4. A pinpoint soldering iron for electronics work. I recommend an iron with a flexible silicone cable for this tiny application. I bought a new bit for my Antex 25W iron.
5. c0.5mm solder wire for electronics soldering. I may have made a mistake in buying cheap lead-based solder for this job; I suggest investing in top quality electronics solder.
6. Araldite epoxy or other slow-setting glue.
7. 0.45mm and/or 30 AWG wires, unless you can trail the solder between the perfboard sockets.
8. Some paper and/or Blu-tak and maybe tape to use as soldering blocks.
9. A junior hacksaw to cut the perfboard to size.
10. A magnifying glass on a stand.
11. A circuit tester.
12. Three pairs of hands.
13. A swear box.
The Mark 2 version employs Micron connectors glued to the perforated board (refer to the wiring diagram below). Do not use a quick-setting glue like cyanoacrylate as there is a danger of misconnecting the tiny pins at the first attempt (how do I know?!). I used Araldite. I recommend placing small pieces of card (cereal packet) between the Micron connectors to act as spacers otherwise they will tend to end up, like mine, being too close together. Note the S4 Soc connectors are thicker than the Micron ones due to the use of a heat-shrink wrap; I ended up removing some of that otherwise the pin connections were too awkward. If you can afford the extra space (another 1.27mm on the board width), leave 2 perfboard sockets unused between the plugs rather than the one I left unused (shown on the wiring diagram below). Make sure the pins protrude on the reverse of the perfboard; they do not poke out much. After the glue has cured, soldered connections can be made at the back of the board; between the protruding Micron pins. I used 0.45mm and 30AWG wires. Refer to the diagram below. A combination of Blu-tak and bits of taped paper were used to block possible solder misconnections; you need an exceptionally steady hand for the iron not to drift or wobble a tiny bit. Test at every connection. Then test again for possible short circuits.
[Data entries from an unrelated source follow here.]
--- src/rtl/exec_mem_stage_if.sv ---
// Upstream control/operand bundle, data-memory port and writeback port of the
// execute/memory stage, gathered into one interface.
interface exec_mem_stage_if #(
  parameter int unsigned DATA_W = 16,
  parameter int unsigned REG_W  = 3
);
  // Upstream bundle
  logic              valid_in;
  logic              in_ready;
  logic              mem_read;
  logic              mem_write;
  logic              wb;
  logic [1:0]        alu_operation;
  logic [DATA_W-1:0] op_a;
  logic [DATA_W-1:0] op_b;
  logic [REG_W-1:0]  dest;
  // Data memory
  logic              dmem_req;
  logic              dmem_we;
  logic [DATA_W-1:0] dmem_addr;
  logic [DATA_W-1:0] dmem_wdata;
  logic              dmem_ack;
  logic [DATA_W-1:0] dmem_rdata;
  // Writeback and status
  logic              wb_en;
  logic [REG_W-1:0]  wb_reg;
  logic [DATA_W-1:0] wb_data;
  logic              ctrl_err;

  // Stage side
  modport slave (
    input  valid_in, mem_read, mem_write, wb, alu_operation, op_a, op_b, dest,
    input  dmem_ack, dmem_rdata,
    output in_ready, dmem_req, dmem_we, dmem_addr, dmem_wdata,
    output wb_en, wb_reg, wb_data, ctrl_err
  );

  // Control unit / memory / register file side
  modport master (
    output valid_in, mem_read, mem_write, wb, alu_operation, op_a, op_b, dest,
    output dmem_ack, dmem_rdata,
    input  in_ready, dmem_req, dmem_we, dmem_addr, dmem_wdata,
    input  wb_en, wb_reg, wb_data, ctrl_err
  );
endinterface

--- src/rtl/exec_mem_stage.sv ---
// Execute/memory pipeline stage: a small ALU plus a single outstanding data
// memory access, followed by a one-cycle writeback pulse.
module exec_mem_stage #(
  parameter int unsigned DATA_W = 16,
  parameter int unsigned REG_W  = 3
) (
  input logic              clk,
  input logic              rst_n,
  exec_mem_stage_if.slave  bus
);

  typedef enum logic [1:0] {StIdle, StMem, StWb} state_e;

  state_e            state_q;
  logic              is_store_q;
  logic [REG_W-1:0]  pend_reg_q;
  logic              dmem_req_q;
  logic              dmem_we_q;
  logic [DATA_W-1:0] dmem_addr_q;
  logic [DATA_W-1:0] dmem_wdata_q;
  logic              wb_en_q;
  logic [REG_W-1:0]  wb_reg_q;
  logic [DATA_W-1:0] wb_data_q;
  logic              ctrl_err_q;

  logic              ready;
  logic              xfer;
  logic              is_load;
  logic              is_store;
  logic              illegal;
  logic [DATA_W-1:0] alu_res;

  assign ready    = (state_q != StMem);
  assign xfer     = bus.valid_in && ready;
  assign is_load  = bus.mem_read && !bus.mem_write;
  assign is_store = bus.mem_write && !bus.mem_read;
  assign illegal  = bus.mem_read && bus.mem_write;

  // ALU: add wraps (carry dropped), not inverts op_a, codes 2/3 pass op_a through.
  always_comb begin
    alu_res = bus.op_a;
    unique case (bus.alu_operation)
      2'd0:    alu_res = bus.op_a + bus.op_b;
      2'd1:    alu_res = ~bus.op_a;
      default: alu_res = bus.op_a;
    endcase
  end

  // Stage FSM with all outputs registered; reset abandons any in-flight access.
  always_ff @(posedge clk or negedge rst_n) begin
    if (!rst_n) begin
      state_q      <= StIdle;
      is_store_q   <= 1'b0;
      pend_reg_q   <= '0;
      dmem_req_q   <= 1'b0;
      dmem_we_q    <= 1'b0;
      dmem_addr_q  <= '0;
      dmem_wdata_q <= '0;
      wb_en_q      <= 1'b0;
      wb_reg_q     <= '0;
      wb_data_q    <= '0;
      ctrl_err_q   <= 1'b0;
    end else begin
      wb_en_q <= 1'b0;
      unique case (state_q)
        StIdle, StWb: begin
          state_q <= StIdle;
          if (xfer) begin
            if (illegal) begin
              // Both memory bits set: treat as a NOP, no writeback, flag sticks.
              ctrl_err_q <= 1'b1;
            end else if (is_load || is_store) begin
              state_q      <= StMem;
              is_store_q   <= is_store;
              pend_reg_q   <= bus.dest;
              dmem_req_q   <= 1'b1;
              dmem_we_q    <= is_store;
              dmem_addr_q  <= bus.op_a;
              dmem_wdata_q <= bus.op_b;
            end else if (bus.wb) begin
              state_q   <= StWb;
              wb_en_q   <= 1'b1;
              wb_reg_q  <= bus.dest;
              wb_data_q <= alu_res;
            end
          end
        end
        StMem: begin
          // Request is always high here, so ack is only honoured while requesting.
          if (bus.dmem_ack) begin
            dmem_req_q <= 1'b0;
            dmem_we_q  <= 1'b0;
            if (is_store_q) begin
              state_q <= StIdle;
            end else begin
              // Loads always write back the returned data.
              state_q   <= StWb;
              wb_en_q   <= 1'b1;
              wb_reg_q  <= pend_reg_q;
              wb_data_q <= bus.dmem_rdata;
            end
          end
        end
        default: state_q <= StIdle;
      endcase
    end
  end

  assign bus.in_ready   = ready;
  assign bus.dmem_req   = dmem_req_q;
  assign bus.dmem_we    = dmem_we_q;
  assign bus.dmem_addr  = dmem_addr_q;
  assign bus.dmem_wdata = dmem_wdata_q;
  assign bus.wb_en      = wb_en_q;
  assign bus.wb_reg     = wb_reg_q;
  assign bus.wb_data    = wb_data_q;
  assign bus.ctrl_err   = ctrl_err_q;

endmodule

--- src/flat_wrapper.sv ---
// flat-port wrapper written by rule: the top's interface ports become plain ports
module exec_mem_stage_flat 
#(
  parameter int unsigned DATA_W = 16,
  parameter int unsigned REG_W  = 3
)
  (clk, rst_n, bus_valid_in, bus_mem_read, bus_mem_write, bus_wb, bus_alu_operation, bus_op_a, bus_op_b, bus_dest, bus_dmem_ack, bus_dmem_rdata, bus_in_ready, bus_dmem_req, bus_dmem_we, bus_dmem_addr, bus_dmem_wdata, bus_wb_en, bus_wb_reg, bus_wb_data, bus_ctrl_err);
  exec_mem_stage_if #(.DATA_W(DATA_W), .REG_W(REG_W)) bus_i ();
  input logic clk;
  input logic rst_n;
  input wire logic [$bits(bus_i.valid_in)-1:0] bus_valid_in;
  input wire logic [$bits(bus_i.mem_read)-1:0] bus_mem_read;
  input wire logic [$bits(bus_i.mem_write)-1:0] bus_mem_write;
  input wire logic [$bits(bus_i.wb)-1:0] bus_wb;
  input wire logic [$bits(bus_i.alu_operation)-1:0] bus_alu_operation;
  input wire logic [$bits(bus_i.op_a)-1:0] bus_op_a;
  input wire logic [$bits(bus_i.op_b)-1:0] bus_op_b;
  input wire logic [$bits(bus_i.dest)-1:0] bus_dest;
  input wire logic [$bits(bus_i.dmem_ack)-1:0] bus_dmem_ack;
  input wire logic [$bits(bus_i.dmem_rdata)-1:0] bus_dmem_rdata;
  output wire logic [$bits(bus_i.in_ready)-1:0] bus_in_ready;
  output wire logic [$bits(bus_i.dmem_req)-1:0] bus_dmem_req;
  output wire logic [$bits(bus_i.dmem_we)-1:0] bus_dmem_we;
  output wire logic [$bits(bus_i.dmem_addr)-1:0] bus_dmem_addr;
  output wire logic [$bits(bus_i.dmem_wdata)-1:0] bus_dmem_wdata;
  output wire logic [$bits(bus_i.wb_en)-1:0] bus_wb_en;
  output wire logic [$bits(bus_i.wb_reg)-1:0] bus_wb_reg;
  output wire logic [$bits(bus_i.wb_data)-1:0] bus_wb_data;
  output wire logic [$bits(bus_i.ctrl_err)-1:0] bus_ctrl_err;
  assign bus_i.valid_in = bus_valid_in;
  assign bus_i.mem_read = bus_mem_read;
  assign bus_i.mem_write = bus_mem_write;
  assign bus_i.wb = bus_wb;
  assign bus_i.alu_operation = bus_alu_operation;
  assign bus_i.op_a = bus_op_a;
  assign bus_i.op_b = bus_op_b;
  assign bus_i.dest = bus_dest;
  assign bus_i.dmem_ack = bus_dmem_ack;
  assign bus_i.dmem_rdata = bus_dmem_rdata;
  assign bus_in_ready = bus_i.in_ready;
  assign bus_dmem_req = bus_i.dmem_req;
  assign bus_dmem_we = bus_i.dmem_we;
  assign bus_dmem_addr = bus_i.dmem_addr;
  assign bus_dmem_wdata = bus_i.dmem_wdata;
  assign bus_wb_en = bus_i.wb_en;
  assign bus_wb_reg = bus_i.wb_reg;
  assign bus_wb_data = bus_i.wb_data;
  assign bus_ctrl_err = bus_i.ctrl_err;
  exec_mem_stage #(.DATA_W(DATA_W), .REG_W(REG_W)) u_core (.clk(clk), .rst_n(rst_n), .bus(bus_i));
endmodule
--- config.mk ---
export PLATFORM = sky130hd
export DESIGN_NAME = exec_mem_stage_flat
export DESIGN_NICKNAME = d
export VERILOG_FILES = /design/src/rtl/exec_mem_stage_if.sv /design/src/rtl/exec_mem_stage.sv /design/src/flat_wrapper.sv
export SDC_FILE = /design/constraint.sdc
export NUM_CORES = 1
export LEC_CHECK = 0
export BUFFER_PORTS_ARGS = -buffer_cell sky130_fd_sc_hd__buf_2
export CAP_MARGIN = 25
export CORE_MARGIN = 5
export CORE_UTILIZATION = 45
export DETAILED_ROUTE_END_ITERATION = 12
export MAX_ROUTING_LAYER = met4
export PLACE_DENSITY = 0.84
export SYNTH_ARGS = -nofsm -noshare
export SYNTH_HDL_FRONTEND = slang
export SYNTH_SLANG_ARGS = --single-unit
--- constraint.sdc ---
create_clock -name clk -period 4.4 [get_ports clk]
set_input_delay 0.44 -clock clk [delete_from_list [all_inputs] [get_ports clk]]
set_output_delay 0.44 -clock clk [all_outputs]
set_load 0.01 [all_outputs]
==> impl_metrics.ini <==
[status]
status = completed

[clock_tree]
cts_resized = 0
ctsHtreeMaxLevel = 3
clk-insertion-delay-late_ns = 0.33
post_cts_buffers = 0
cts_root_buffer = clkbuf_8
cts_tree = yes
cts.clk_slew.worst_paths_ns = 0.08
cts_hold_buffers = 0
cts_buffers = 9
cts_sinks = 61
clockBufferDepth = 2

[floorplanning]
die_area_sq_um = 9530
fp-row-count = 32
core_sq_um = 7610
dieWidth_microns = 97.6
die_h_microns = 97.6
io_pins = 116
start_util_pct = 45.4

[logic_synthesis]
async_reset_ff_share_pct = 100
yosysTopAreaCell = dfrtp_1
avgSynthCellArea_sq_um = 10.0
ys.flop_type = dfrtp_1
post-synth-top-count-cell = dfrtp_1
syn-instance-count = 344
yosysTopAreaCellShare_pct = 44.2
synth_common_cells = dfrtp_1, a21oi_1, mux2_2, o21ai_0, nor2_1
synth-seq-cells = 61
syn_nets = 422
synth_area_leaders = dfrtp_1, mux2_2, ha_1
synth-seq-area-share_pct = 44.2
synth_edf_count = 0
ys_types = 44
ys_warn_count = 0
netlist_area_sq_um = 3450

[sta]
finalMaxSlewViolations = 0
clock.fmax_mhz = 483
worst_pin_slew_ns = 0.788
totalNegativeSetupSlack_ns = 0
rsz0062_at_grt = false
finClkSkew_ns = 0.0106
slew_headroom_pct = 47.4
period_share_pct = 47.1
finalSetupViolCount = 0
period_needed_ns = 2.07
timing.hold.ws_ns = 0.264
finalHoldViolations = 0

[critical_path]
cp_data_arrival_time_ns = 2.28
path_buf_inv = 1
path_max_fanout = 22
ff2ff_setup_slack_ns = 2.33
endpoint_kind = register
cp.depth = 8
slowest_stage = o21a_2
reg2reg_depth = 8
critPathKind = register to register
worstPathCellList = nand2b_1 -> nor2_1 -> nand3_1 -> o21a_2 -> inv_2 -> and3_1 -> a21oi_1 -> o31ai_1
crit_path_start_kind = register
cpPeakStageDelay_ns = 0.48
crit_family = simple AND/OR/NAND/NOR gates
cp_data_required_time_ns = 4.61

[route]
post_drt_wl_per_cell_microns = 16.0
wirelength_microns = 9060
vias_per_cell = 5.29
drcViolationCount = 0
firstDrtPassIters = 5
ant_nets = 0
drt_iter0_drc = 192
vias = 2989

[layout]
fin_area_sq_um = 4290
syn_to_final_growth_pct = 24.2
antenna_cells = 0
drive_above_1_share_pct = 39.3
nNetsFinal = 536

[power_and_ir_drop]
vdd_ir_drop_max_mv = 0.237
power.density_nw_per_um2 = 487
p_leak_nw = 2.05

[global_routing]
grt_overflow_total = 0
antenna_found_initial = 0
grt_pass1_wl_microns = 15400
grt_usage_pct = 20.3
grt_pass1_vias = 3166
grt_max_degree = 62

[placed_design]
gp_congestion = 0.875
port_buffers = 115
place_area_sq_um = 4110
place_hpwl_microns = 6920

[flow_run]
drv_cap = 0

[hold_path]
hp-class = primary input to async pin
==> metal layers <==
layer  up-vias  track usage, %  part of all wire (%)
met2        92            31.9                    49
met4         0            7.99                   1.9
met1      1422            25.7                    44
met5         -               -                     0
li1       1461               -                     -
met3        14            4.31                   5.0
==> through the flow <==
stage | worst slack (ns) | util (%) | power [mW] | cells
detailed placement | 2.00 | 54.1 | 1.66 | 549
global placement | 2.06 | 54.1 | 1.62 | 549
global route | 2.12 | 56.4 | 2.25 | 565
CTS | 2.32 | 56.4 | 2.11 | 565
floorplan | 2.28 | - | 1.33 | 344
finish | 2.33 | 56.4 | 2.09 | 565
==> cells by family (layout without fill, tap and decap cells) <==
| logic type | after synthesis | in the layout | share of synthesized area (%) |
|---|---|---|---|
| flops | 61 | 61 | 44.2 |
| mux | 43 | 43 | 13.7 |
| buf+inv | 30 | 149 | 3.73 |
| simple gates | 70 | 70 | 9.78 |
| fa+ha+maj | 18 | 18 | 6.74 |
| compound gates | 110 | 110 | 18.8 |
| xor+xnor | 12 | 12 | 3.04 |
==> where the power goes <==
group          switching (mW)  internal (mW)  total (mW)
clock                   0.227          0.217       0.444
combinational           0.420          0.358       0.778
sequential              0.104          0.762       0.866
==> path summary, 6_finish.rpt <==
path	startpoint	endpoint
max in group asynchronous	rst_n	u_core.bus.wb_data[6]$_DFFE_PN0P_
min	rst_n	u_core.bus.dmem_we$_DFFE_PN0P_
max	u_core.state_q[0]$_DFFE_PN0N_	u_core.bus.wb_data[7]$_DFFE_PN0P_
min reg2reg	u_core.bus.dmem_req$_DFFE_PN0P_	u_core.bus.dmem_req$_DFFE_PN0P_
min in group clk	bus_dmem_ack	u_core.state_q[0]$_DFFE_PN0N_
max reg2reg	u_core.state_q[0]$_DFFE_PN0N_	u_core.bus.wb_data[7]$_DFFE_PN0P_
==> cell type report <==
type	count	area [sq um]
fillers	682	3320
flip-flops and latches	61	1530
inverters	15	56.3
well taps	102	128
clock buffers	10	138
repair buffers	118	598
multi-input cells	253	1800
clock inverters	6	38.8
==> layout by cell type (no fill, tap or decap), types with 4 or more instances in the layout <==
master / instances
buf_2: 115
dfrtp_1: 61
a21oi_1: 36
mux2_2: 35
o21ai_0: 31
nor2_1: 27
nand2_1: 18
ha_1: 17
o21ai_1: 14
inv_1: 12
clkbuf_8: 10
mux2i_1: 8
xnor2_1: 7
and3_1: 6
nand3_1: 5
xor2_1: 5
a31oi_1: 4
Note: power is estimated with default switching activity, not from simulation.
November 30, 2023 at 7:47 am #247394John CutlerParticipant
Having completed the wiring, carefully saw out the perfboard; it is easiest to mark out and follow the line of the next unused sockets. Check the circuitry again; I inevitably managed to saw through one protruding wire! I recommend colour-coding the Micron plugs on the finished assembly; I used acrylic paints. Whilst you have the paints out, I suggest colour-coding the matching plugs on the wires to the battery, receiver etc.
Here is my awful handiwork (I beg tiny mitigation, miLords):
November 30, 2023 at 7:49 am #247395John CutlerParticipant
The wiring needs to be protected with tape. I find most insulating tape useless for this sort of job so used Tamiya masking tape for the rear with an overall secondary seal of 3M Magic Tape which allows the colour coding to be seen.
Here is the difference in volume betwixt the S4 Soc harness and the perfboard alternative:
November 30, 2023 at 7:50 am #247396John CutlerParticipant
Be careful handling the receiver. The aerials dropped off both of the two receivers I have fitted so far and I had to try to solder them back on with only a 50% success rate. More tiny soldering! Ugh! Removing the clear hard plastic covering to get at the tiny aerial connection pad is also a pain; take care not to cut into the pcb. Surely the aerial arrangement could be a bit more robust or serviceable? Luckily I had a spare receiver awaiting loco conversion No.3. After binding this to the transmitter, I promptly pushed some Araldite onto the aerial anchor point to try and secure it (the end of any warranty).
Would I do this again? Probably not (at least for some considerable time). The truth is that this drove me nuts; soldering is fraught for me at the best of times. But for a tank engine, especially a retrofit like the G6 where I had to dig out lead to make space, I had no choice unless I hard-wire all the R/C components. Now I have 2 tank locomotives with radio control, I will convert some bigger locos with lots of space in tenders for the harness etc. I await a more tank-loco-friendly R/C kit.
Hopefully this article may give others some ideas.